> [WHAT YOU SHOULD DO] Across the data below, count every line where the string "gclk" appears. Answer with the number alone.

### ENTRIES SHOWN ###

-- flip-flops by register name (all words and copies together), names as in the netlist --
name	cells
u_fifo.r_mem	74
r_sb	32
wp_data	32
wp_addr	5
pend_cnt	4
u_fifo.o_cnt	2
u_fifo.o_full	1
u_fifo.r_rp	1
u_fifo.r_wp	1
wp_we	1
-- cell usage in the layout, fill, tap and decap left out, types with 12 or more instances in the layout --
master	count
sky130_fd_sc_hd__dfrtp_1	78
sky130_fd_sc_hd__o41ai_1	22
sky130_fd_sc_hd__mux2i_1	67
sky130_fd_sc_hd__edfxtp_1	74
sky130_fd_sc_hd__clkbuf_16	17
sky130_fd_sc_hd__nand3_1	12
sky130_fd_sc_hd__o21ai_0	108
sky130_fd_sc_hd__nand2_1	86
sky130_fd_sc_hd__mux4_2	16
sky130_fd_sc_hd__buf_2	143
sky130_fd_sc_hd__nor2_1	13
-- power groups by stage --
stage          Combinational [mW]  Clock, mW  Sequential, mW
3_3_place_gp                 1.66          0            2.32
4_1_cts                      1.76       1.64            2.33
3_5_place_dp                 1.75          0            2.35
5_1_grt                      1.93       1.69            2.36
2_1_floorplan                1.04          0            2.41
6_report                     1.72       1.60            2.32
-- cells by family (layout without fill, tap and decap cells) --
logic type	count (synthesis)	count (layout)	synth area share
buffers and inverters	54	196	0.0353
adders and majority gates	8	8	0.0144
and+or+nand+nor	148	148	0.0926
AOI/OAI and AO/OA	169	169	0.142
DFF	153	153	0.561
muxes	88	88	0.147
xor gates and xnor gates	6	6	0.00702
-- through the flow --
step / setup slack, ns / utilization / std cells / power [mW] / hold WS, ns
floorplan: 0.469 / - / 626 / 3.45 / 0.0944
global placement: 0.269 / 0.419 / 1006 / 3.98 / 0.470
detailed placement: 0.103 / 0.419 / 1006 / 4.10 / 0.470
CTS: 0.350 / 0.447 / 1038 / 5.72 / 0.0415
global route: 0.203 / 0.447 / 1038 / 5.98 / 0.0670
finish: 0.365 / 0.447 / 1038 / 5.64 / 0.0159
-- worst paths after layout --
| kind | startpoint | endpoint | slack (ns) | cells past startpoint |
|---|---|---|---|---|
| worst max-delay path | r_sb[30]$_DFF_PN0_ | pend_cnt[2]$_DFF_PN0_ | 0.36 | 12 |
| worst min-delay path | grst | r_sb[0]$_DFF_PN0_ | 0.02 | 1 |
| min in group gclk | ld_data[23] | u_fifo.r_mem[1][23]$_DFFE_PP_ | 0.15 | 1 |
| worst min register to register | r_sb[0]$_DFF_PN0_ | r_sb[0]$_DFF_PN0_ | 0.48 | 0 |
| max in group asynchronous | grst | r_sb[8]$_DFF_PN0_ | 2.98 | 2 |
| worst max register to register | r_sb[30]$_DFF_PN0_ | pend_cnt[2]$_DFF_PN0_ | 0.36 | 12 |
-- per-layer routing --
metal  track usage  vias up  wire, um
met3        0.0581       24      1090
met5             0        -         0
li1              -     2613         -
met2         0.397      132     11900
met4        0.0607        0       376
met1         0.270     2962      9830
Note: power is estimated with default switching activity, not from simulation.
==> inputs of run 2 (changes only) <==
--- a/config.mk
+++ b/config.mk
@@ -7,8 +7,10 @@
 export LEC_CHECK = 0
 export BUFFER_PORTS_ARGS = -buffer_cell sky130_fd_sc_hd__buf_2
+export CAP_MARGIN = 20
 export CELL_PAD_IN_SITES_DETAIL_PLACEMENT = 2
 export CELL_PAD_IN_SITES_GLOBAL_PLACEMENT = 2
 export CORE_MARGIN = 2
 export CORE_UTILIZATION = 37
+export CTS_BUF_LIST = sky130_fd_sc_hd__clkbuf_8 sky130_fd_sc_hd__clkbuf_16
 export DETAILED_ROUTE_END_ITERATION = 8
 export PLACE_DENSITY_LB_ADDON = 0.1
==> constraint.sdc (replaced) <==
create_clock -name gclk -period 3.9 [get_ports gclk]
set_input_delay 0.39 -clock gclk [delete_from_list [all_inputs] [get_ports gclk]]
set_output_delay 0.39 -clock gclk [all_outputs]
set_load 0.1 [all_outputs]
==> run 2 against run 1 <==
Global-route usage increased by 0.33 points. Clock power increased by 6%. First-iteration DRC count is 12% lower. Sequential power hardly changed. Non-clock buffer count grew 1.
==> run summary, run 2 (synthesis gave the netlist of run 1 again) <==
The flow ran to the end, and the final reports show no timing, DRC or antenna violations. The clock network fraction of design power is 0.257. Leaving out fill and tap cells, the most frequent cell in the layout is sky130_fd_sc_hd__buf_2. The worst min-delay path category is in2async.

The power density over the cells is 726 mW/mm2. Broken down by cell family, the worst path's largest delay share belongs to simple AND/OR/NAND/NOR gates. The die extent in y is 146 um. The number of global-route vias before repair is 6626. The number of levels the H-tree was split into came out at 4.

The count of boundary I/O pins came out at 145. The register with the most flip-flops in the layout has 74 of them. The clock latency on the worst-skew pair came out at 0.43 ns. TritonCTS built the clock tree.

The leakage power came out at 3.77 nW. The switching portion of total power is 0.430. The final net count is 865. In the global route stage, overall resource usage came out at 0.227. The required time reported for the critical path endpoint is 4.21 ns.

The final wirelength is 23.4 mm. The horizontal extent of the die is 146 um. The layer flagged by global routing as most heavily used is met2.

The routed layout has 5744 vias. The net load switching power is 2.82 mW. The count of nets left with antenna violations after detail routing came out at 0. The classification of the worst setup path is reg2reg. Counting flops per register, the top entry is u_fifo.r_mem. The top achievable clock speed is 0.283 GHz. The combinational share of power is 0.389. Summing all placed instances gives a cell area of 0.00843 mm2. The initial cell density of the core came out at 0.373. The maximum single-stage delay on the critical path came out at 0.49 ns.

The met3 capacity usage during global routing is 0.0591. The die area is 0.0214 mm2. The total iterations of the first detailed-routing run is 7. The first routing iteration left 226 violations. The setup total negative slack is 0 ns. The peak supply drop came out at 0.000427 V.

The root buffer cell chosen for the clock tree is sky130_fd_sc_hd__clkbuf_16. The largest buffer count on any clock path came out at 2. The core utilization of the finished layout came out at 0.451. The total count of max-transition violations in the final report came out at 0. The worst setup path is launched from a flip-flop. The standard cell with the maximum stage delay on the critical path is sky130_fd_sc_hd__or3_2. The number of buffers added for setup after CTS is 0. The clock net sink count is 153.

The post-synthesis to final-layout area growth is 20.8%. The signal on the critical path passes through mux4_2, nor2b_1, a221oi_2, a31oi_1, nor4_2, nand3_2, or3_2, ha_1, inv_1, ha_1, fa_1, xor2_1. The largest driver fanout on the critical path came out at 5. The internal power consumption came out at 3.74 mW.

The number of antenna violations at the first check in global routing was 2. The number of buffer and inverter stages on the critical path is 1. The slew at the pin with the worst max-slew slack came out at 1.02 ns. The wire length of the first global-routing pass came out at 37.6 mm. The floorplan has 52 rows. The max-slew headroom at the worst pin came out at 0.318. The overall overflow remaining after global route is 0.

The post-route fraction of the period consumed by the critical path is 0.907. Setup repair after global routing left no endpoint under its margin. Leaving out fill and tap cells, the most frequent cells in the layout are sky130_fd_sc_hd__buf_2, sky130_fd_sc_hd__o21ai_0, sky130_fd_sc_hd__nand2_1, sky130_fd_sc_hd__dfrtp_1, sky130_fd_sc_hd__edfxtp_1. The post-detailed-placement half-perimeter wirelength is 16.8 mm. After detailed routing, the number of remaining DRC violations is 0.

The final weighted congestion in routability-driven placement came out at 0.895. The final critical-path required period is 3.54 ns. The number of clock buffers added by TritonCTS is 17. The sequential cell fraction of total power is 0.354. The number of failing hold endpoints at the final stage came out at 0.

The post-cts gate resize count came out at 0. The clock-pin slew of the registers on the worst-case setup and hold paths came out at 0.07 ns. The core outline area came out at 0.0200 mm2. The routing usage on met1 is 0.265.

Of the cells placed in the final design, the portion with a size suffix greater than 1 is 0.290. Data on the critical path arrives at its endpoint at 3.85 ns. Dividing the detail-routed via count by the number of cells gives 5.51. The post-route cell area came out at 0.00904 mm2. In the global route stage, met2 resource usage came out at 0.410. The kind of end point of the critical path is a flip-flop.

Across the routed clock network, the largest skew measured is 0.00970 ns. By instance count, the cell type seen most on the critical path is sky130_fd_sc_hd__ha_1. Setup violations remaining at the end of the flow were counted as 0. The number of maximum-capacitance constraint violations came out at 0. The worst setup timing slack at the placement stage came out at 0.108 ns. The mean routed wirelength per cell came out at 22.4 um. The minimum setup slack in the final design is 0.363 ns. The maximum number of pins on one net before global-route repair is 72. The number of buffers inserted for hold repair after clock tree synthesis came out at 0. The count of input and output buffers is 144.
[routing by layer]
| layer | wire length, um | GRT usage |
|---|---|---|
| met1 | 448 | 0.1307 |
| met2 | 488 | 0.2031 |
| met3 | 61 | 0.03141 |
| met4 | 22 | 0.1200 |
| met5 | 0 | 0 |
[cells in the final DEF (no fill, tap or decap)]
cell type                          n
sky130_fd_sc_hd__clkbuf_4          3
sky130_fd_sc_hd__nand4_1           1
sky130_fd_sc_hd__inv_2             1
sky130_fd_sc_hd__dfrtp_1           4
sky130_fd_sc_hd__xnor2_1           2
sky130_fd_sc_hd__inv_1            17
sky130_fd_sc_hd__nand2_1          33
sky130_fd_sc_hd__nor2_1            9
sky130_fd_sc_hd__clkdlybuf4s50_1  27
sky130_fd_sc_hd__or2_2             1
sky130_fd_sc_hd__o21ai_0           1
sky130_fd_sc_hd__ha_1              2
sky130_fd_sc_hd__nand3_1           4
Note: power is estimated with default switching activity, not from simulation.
File: config.mk
export PLATFORM = sky130hd
export DESIGN_NAME = pixel_frame_controller_flat
export DESIGN_NICKNAME = d
export VERILOG_FILES = /design/src/rtl/pixel_pkg.sv /design/src/rtl/pixel_frame_controller_if.sv /design/src/rtl/cycle_timer.sv /design/src/rtl/pixel_frame_controller.sv /design/src/flat_wrapper.sv
export SDC_FILE = /design/constraint.sdc
export NUM_CORES = 1
export LEC_CHECK = 0
export CAP_MARGIN = 20
export CORE_UTILIZATION = 40
export DETAILED_ROUTE_END_ITERATION = 10
export GPL_TIMING_DRIVEN = 0
export PLACE_DENSITY = 0.63
export SLEW_MARGIN = 40
export SYNTH_ARGS = -nofsm -noshare
export SYNTH_HDL_FRONTEND = slang
export SYNTH_SLANG_ARGS = --single-unit
File: constraint.sdc
create_clock -name clk -period 3.6 [get_ports clk]
set_input_delay 0.36 -clock clk [delete_from_list [all_inputs] [get_ports clk]]
set_output_delay 0.36 -clock clk [all_outputs]
set_load 0.01 [all_outputs]
## src/rtl/data_sync_tx.sv

```systemverilog
// data_sync_tx: source-side 4-phase launcher that holds a data bus stable for a
// multi-flop bus synchronizer in the destination domain.
module data_sync_tx #(
  parameter int NUM_STAGES = 2,
  parameter int BUS_WIDTH  = 8
) (
  input  logic                 CLK,
  input  logic                 RST,
  input  logic [BUS_WIDTH-1:0] in_data,
  input  logic                 in_valid,
  output logic                 in_ready,
  output logic [BUS_WIDTH-1:0] unsync_bus,
  output logic                 bus_enable,
  input  logic                 ack,
  output logic                 xfer_done,
  output logic                 busy
);
  typedef enum logic [1:0] {IDLE, LOAD, REQ, RELEASE} state_t;
  state_t                state_q;
  logic [NUM_STAGES-1:0] ack_sync_q, arm_q;
  logic                  ack_s, armed, accept;
  logic                  pend_vld_q, be_q, done_q;
  logic [BUS_WIDTH-1:0]  pend_data_q, bus_q;
  assign ack_s      = ack_sync_q[NUM_STAGES-1];
  assign armed      = arm_q[NUM_STAGES-1];
  assign accept     = in_valid & ~pend_vld_q;
  assign in_ready   = ~pend_vld_q;
  assign unsync_bus = bus_q;
  assign bus_enable = be_q;
  assign xfer_done  = done_q;
  assign busy       = (state_q != IDLE) | pend_vld_q;
  // arm_q fills with ones behind the ack chain so the reset-zero contents of
  // the chain are never mistaken for a real low acknowledge.
  always_ff @(posedge CLK or posedge RST)
    if (RST) begin
      ack_sync_q <= '0;
      arm_q      <= '0;
    end else begin
      ack_sync_q <= {ack_sync_q[NUM_STAGES-2:0], ack};
      arm_q      <= {arm_q[NUM_STAGES-2:0], 1'b1};
    end
  always_ff @(posedge CLK or posedge RST)
    if (RST) begin
      state_q     <= IDLE;
      pend_vld_q  <= 1'b0;
      pend_data_q <= '0;
      bus_q       <= '0;
      be_q        <= 1'b0;
      done_q      <= 1'b0;
    end else begin
      done_q <= 1'b0;
      if (accept) begin
        pend_vld_q  <= 1'b1;
        pend_data_q <= in_data;
      end
      case (state_q)
        IDLE: if (pend_vld_q & ~ack_s & armed) begin
          bus_q      <= pend_data_q;
          pend_vld_q <= 1'b0;
          state_q    <= LOAD;
        end
        LOAD: begin
          be_q    <= 1'b1;
          state_q <= REQ;
        end
        REQ: if (ack_s) begin
          be_q    <= 1'b0;
          done_q  <= 1'b1;
          state_q <= RELEASE;
        end
        RELEASE: if (~ack_s) state_q <= IDLE;
        default: state_q <= IDLE;
      endcase
    end
endmodule

```

## config.mk

```make
export PLATFORM = sky130hd
export DESIGN_NAME = data_sync_tx
export DESIGN_NICKNAME = d
export VERILOG_FILES = /design/src/rtl/data_sync_tx.sv
export SDC_FILE = /design/constraint.sdc
export NUM_CORES = 1
export LEC_CHECK = 0
export CORE_MARGIN = 10
export CORE_UTILIZATION = 45
export DETAILED_ROUTE_END_ITERATION = 10
export PLACE_DENSITY = 0.8
export SETUP_SLACK_MARGIN = 0.4
export SLEW_MARGIN = 0
export SYNTH_ARGS = -nofsm -noshare
export SYNTH_HDL_FRONTEND = slang
export SYNTH_SLANG_ARGS = --single-unit
```

## constraint.sdc

```tcl
create_clock -name CLK -period 3.35 [get_ports CLK]
set_input_delay 0.67 -clock CLK [delete_from_list [all_inputs] [get_ports CLK]]
set_output_delay 0.67 -clock CLK [all_outputs]
set_load 0.02 [all_outputs]
```

---- Yosys cells after proc, flatten, opt, wreduce, memory -nomap -nowiden ----
Cells that the tools add are included.
storage, ports and cells
  RAM bits ................................ 0
  input bits .............................. 12
  register bits after elaboration ......... 25
  latch bits .............................. 0
  memories kept ........................... 0
  output and inout port bits .............. 12
  memory bits (read-only) ................. 0
  word-level logic and storage cells ...... 37
operators by class
  reduce and logical (&&, ||, !) cells .... 6
  shift operators ......................... 0
  mux-type cells .......................... 11
  bitwise gates (word level) .............. 6
  div/mod/pow operators ................... 0
  magnitude comparators ................... 0
  $mul .................................... 0
  add/subtract/negate cells ............... 0
  eq/ne operators ......................... 6
operator list
  operator                                        number
  case mux 2 bit (4 select lines)                 1
  2-to-1 mux 1 bit                                6
  2-to-1 mux 2 bit                                3
  inequality test 2 bit (second input constant)   3
  == test 2 bit (second input constant)           2
  AND reduction 2 bit                             2
  nonzero test 2 bit                              2
  AND 1 bit                                       3
  AND reduction 3 bit                             1
  == test 2 x 1 -> 1 bit (second input constant)  1
  zero test 2 bit                                 1
  inverter 1 bit                                  2
  case mux 1 bit (2 select lines)                 1
  OR 1 bit                                        1

---- Depth between registers and ports, before layout ----
  word-level depth ........................ 5
  mapped depth ............................ 5

---- Least setup slack after synthesis ----
OpenSTA, ideal clock, no wires.
  kind .................................... reg2out
  start point ............................. reg state_q[0]
  end point ............................... out busy
  data arrival time ....................... 0.835 ns
  buffers on the path ..................... 0
  path slack .............................. 1.845 ns
  stages on the path, launching flop included .. 4
  data required time ...................... 2.680 ns
  cell sequence ........................... dfrtp_1 inv_1 ha_1 nand2_1
between the ends
  cells in the longest elaborated chain, start to end .. 2
RTL lines
  item                    RTL line  text
  start, declared         19        state_t state_q;
  start signal, assigned  44        state_q <= IDLE;
  start signal, assigned  60        state_q <= LOAD;
  start signal, assigned  64        state_q <= REQ;
  nonzero test 2 bit      31        assign busy = (state_q != IDLE) | pend_vld_q;
  OR 1 bit                31
  end, declared           16        output logic busy
Every way passes these cells.

---- Final worst setup path ----
  start point ............................. reg state_q[1]
  end point ............................... out busy
Same word-level chain as after synthesis.

==> impl_metrics.ini <==
[power_and_ir_drop]
power_frac_clock = 0.112
switching_share = 0.321
pwr_density_cell_nw_per_um2 = 862
comb_power_share = 0.436
switchingPower_w = 0.000351
seqPwrFrac = 0.452
p_leak_nw = 0.575
p_int_w = 0.000743
peakVddDrop_uv = 555

[die]
core_area_um2 = 2020
io_pins = 24
die_w_um = 66.8
num_rows = 16
die_y_um = 66.8
dieArea_um2 = 4460
start_util = 0.486

[synthesis]
syn-num-nets = 83
syn_area_per_cell_um2 = 14.7
syn-cell-area_um2 = 983
yosysWarnings = 0
syn_inst = 67
yosysUniqueCellTypes = 17
yosysSeqAreaShare = 0.636
ys_ff_latch = 25

[setup_path]
start_kind = flip-flop
r2r_start = state_q[0]
critPathArrivalTime_ps = 1730
cp-end-kind = primary output
cpPeakStageDelay_ps = 600
setup.worst_path.start = state_q[1]
critPathKind = flip-flop to primary output
crit_fanout = 4
required_ps = 2680
crit_slowest_cell = clkdlybuf4s50_1
crit_chain = inv_1 > ha_1 > nand2_1 > clkdlybuf4s50_1

[timing]
worst_pin_slew_ps = 902
timing.final.crit_share = 0.717
finalSetupViolCount = 0
finalHoldViolCount = 0
final-max-slew-violation-count = 0
max_freq_ghz = 0.416
rsz0062_at_grt = no
maxSlewHeadroom = 0.398
fin_tns_setup_ps = 0
final.setup.worst_slack_ps = 947
period_needed_ps = 2400
skew_ps = 3.03

[placement]
dp_hpwl_um = 1280
placed_cells = 116
place_ws_ps = 1050
io_buffer_count = 23
place_congestion = 0.787
placed_area_um2 = 1240

[clock_network]
htreeDepth = 1
cts_tree = built
numClockSinks = 25
post_cts_buffers = 0
ctsHoldBuffers = 0
clkTransAtPathRegs_ps = 120
cts_root_buffer = clkbuf_4
numCtsBuffers = 3
cts_buffer_depth = 2
clk_latency_ps = 300
cts_resized = 0

[global_routing]
track_usage = 0.0805
grt_max_degree = 26
grt-ovfl-total = 0
antenna_found_initial = 0
grt_pass1_wl_um = 2840
grt_pass1_vias = 665

[run]
cap_viol_max_count = 0

[worst_hold_path]
hold_path_class = flip-flop to flip-flop
min_from = ack_sync_q[0]

[finish]
postLayoutCoreUtil = 0.627
nFillCells = 176
area_growth_pct = 29.0
layout-drive-gt1-share = 0.247
antenna_cells = 0
final_cell_area_um2 = 1270
final_cells = 120
nNetsFinal = 110

[routing]
wire_per_inst_um = 13.6
vias_per_cell = 4.75
drtIter0Drc = 14
ant_nets = 0
drcViolationCount = 0
dr.pass1.iters = 4
via_count = 570
drt_wl_total_um = 1640

[outcome]
outcome = finished, final reports clean
-- cell usage after synthesis (all sizes together) --
library cell / instances / area, um^2
dfrtp: 25 / 626
mux2: 17 / 195
inv: 7 / 26.3
ha: 4 / 50.1
nand2: 3 / 13.8
nor2: 2 / 7.51
a2bb2oi: 1 / 8.76
and2: 1 / 7.51
and3b: 1 / 8.76
buf: 1 / 5.00
conb: 1 / 3.75
nor2b: 1 / 6.26
o21a: 1 / 7.51
o221a: 1 / 11.3
o22ai: 1 / 6.26
-- power groups by stage --
| stage | Sequential (W) | Combinational, W | Clock, W |
|---|---|---|---|
| 6_report | 0.000494 | 0.000477 | 0.000122 |
| 3_5_place_dp | 0.000503 | 0.000481 | 0 |
| 5_1_grt | 0.000514 | 0.000519 | 0.000145 |
| 3_3_place_gp | 0.000498 | 0.000467 | 0 |
| 2_1_floorplan | 0.000559 | 0.000233 | 0 |
| 4_1_cts | 0.000496 | 0.000485 | 0.000129 |
-- worst paths after layout --
check	slack, ps	cells past startpoint	endpoint
min	370	0	ack_sync_q[1]
max	950	4	busy
min in group asynchronous	850	2	ack_sync_q[0]
max in group asynchronous	1950	2	pend_data_q[0]
min reg2reg	370	0	ack_sync_q[1]
max reg2reg	1830	5	state_q[1]
-- stage by stage --
stage               hold WS, ps  total power [W]
finish                      369          0.00109
global route                385          0.00118
CTS                         375          0.00111
detailed placement          346         0.000985
global placement            332         0.000965
floorplan                   331         0.000793
-- cell type report --
class | count | area (um^2) | area share
flip-flops and latches | 25 | 626 | 0.493
multi-input cells | 34 | 327 | 0.257
repair buffers | 23 | 230 | 0.181
well taps | 27 | 33.8 | 0.0266
clock buffers | 4 | 26.3 | 0.0207
inverters | 7 | 26.3 | 0.0207
-- worst max-delay path: cells and delay by family, from the launching register on --
family / cells / cell delay [ps]
adders and majority gates: 1 / 240
and+or+nand+nor: 1 / 80
buffers and inverters: 2 / 680
DFF: 1 / 420
-- registers in the layout (all words and copies together) (netlist names) --
signal and count:
ack_sync_q 2, unsync_bus 8, state_q 2, xfer_done 1, pend_vld_q 1, arm_q 2
pend_data_q 8, bus_enable 1
-- per-layer routing --
layer | vias up | global-route usage | part of all wire
li1 | 274 | - | -
met1 | 278 | 0.0866 | 0.43
met2 | 16 | 0.141 | 0.49
met3 | 2 | 0.0368 | 0.075
met4 | 0 | 0.0157 | 0.0049
met5 | - | 0 | 0
-- kinds of logic after synthesis --
kind of cell | count (synthesis) | synth area share
flip-flops | 25 | 0.636
multiplexers | 17 | 0.198
buffers and inverters | 8 | 0.0318
AND/OR/NAND/NOR | 8 | 0.0445
AO/OA/AOI/OAI | 4 | 0.0344
adder cells (fa/ha/maj) | 4 | 0.0509
other | 1 | 0.00381
-- cell usage in the layout (no fill, tap or decap), drive strengths merged --
master	n
a2bb2oi	1
and2	1
and3b	1
clkbuf	4
clkdlybuf4s50	23
conb	1
dfrtp	25
ha	4
inv	7
mux2	17
nand2	3
nor2	2
nor2b	1
o21a	1
o221a	1
o22ai	1
Note: power is estimated with default switching activity, not from simulation.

###

> [EXERCISE RESPONSE] 4